Dow Jones's analysis shows the overweighting toward the euro is the most-obvious issue. There hasn't been a single day this year that the 30-day average correlation between the euro-dollar exchange rate and the Index has been weaker than negative 0.7that's on a scale where negative 1.0 represents a perfect indirect relationship, meaning two objects move in exact opposite directions. In fact, since the current version of the Index was first introduced, there have been only 20 days when the correlation was weaker than negative 0.7.


On Aug. 18, for example, the Index rose 0.76%, similar to the euro-dollar exchange rate move of 0.65%. But the dollar jumped 0.98% against the Canadian dollar, 1.55% against the Australian dollar and 0.52% against the Swiss franc, all highly traded currencies. It fell 0.04% against the yen and 0.05% against the yuan.

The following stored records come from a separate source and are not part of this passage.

`config.mk`:
```
export PLATFORM = sky130hd
export DESIGN_NAME = seven_seg_display_driver
export DESIGN_NICKNAME = d
export VERILOG_FILES = /design/src/rtl/display_pkg.sv /design/src/rtl/hex_to_seg.sv /design/src/rtl/seven_seg_display_driver.sv
export SDC_FILE = /design/constraint.sdc
export NUM_CORES = 1
export LEC_CHECK = 0
export CORE_MARGIN = 5
export CORE_UTILIZATION = 30
export CTS_CLUSTER_DIAMETER = 100
export DETAILED_ROUTE_END_ITERATION = 10
export SYNTH_ARGS = -nofsm -noshare
export SYNTH_HDL_FRONTEND = slang
export SYNTH_SLANG_ARGS = --single-unit
export TNS_END_PERCENT = 20
```
`constraint.sdc`:
```
create_clock -name clk -period 2.75 [get_ports clk]
set_clock_uncertainty 0.15 [all_clocks]
set_input_delay 0.275 -clock clk [delete_from_list [all_inputs] [get_ports clk]]
set_output_delay 0.275 -clock clk [all_outputs]
set_load 0.03 [all_outputs]
```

"It makes me crazy," said Rebecca Patterson, chief markets strategist at J.P. Morgan Asset Management. "It's so inaccurate."


The company said "the weightings of the (Index) component currencies are long-established and well-understood by market participants."


The contract's high trading volume allows people to easily trade contracts to make bets on broad dollar movements, Mr. McKenzie said. As foreign-exchange trading gained widespread popularity the past several years, Index trading volumes at ICE have soared from 6,000 daily contracts to more than 40,000.


ICE collects $1.35 per contract traded by non-members and $0.24 for contract traded by members. If Index trading were broken down evenly between members and non-members, current Index trading would generate about $8 million annually. That's a tiny fraction of ICE's overall revenue but one that is likely to continue growing quickly.


Mr. McKenzie said the Index's increasing market-wide recognition is building upon itself.


In fact, one of the reasons it's so difficult for competitors to gain a foothold in the dollar index field is because ICE's Index is already so widely considered as a benchmark. (News Corp.'s Dow Jones & Co., which owns The Wall Street Journal, is a minority owner of the Dow Jones FXCM Dollar Index that was launched earlier this year.)


Nick Bennenbroek, head of currency strategy at Wells Fargo in New York, acknowledged the Index's weaknesses but said it's still a convenient way to measure the dollar's strength because it can be used to get a rough picture of how the dollar fares against the most-liquid currencies in the foreign-exchange market.


Some investors who like the idea of using a dollar index but don't want to use ICE's measure watch the Federal Reserve's broad-dollar index, a metric that takes into account 26 currencies and also is updated annually to reflect up-to-date international trade data. The correlation between that measure and the euro-dollar exchange rate has been weaker than the -0.7 mark on 43 days this year.


J.P. Morgan created its own fund in 2007 that tracks the movement of the Fed's broad dollar index in order to give clients the ability to access an investment that is impacted by the dollar's wide-ranging value against its trading partners.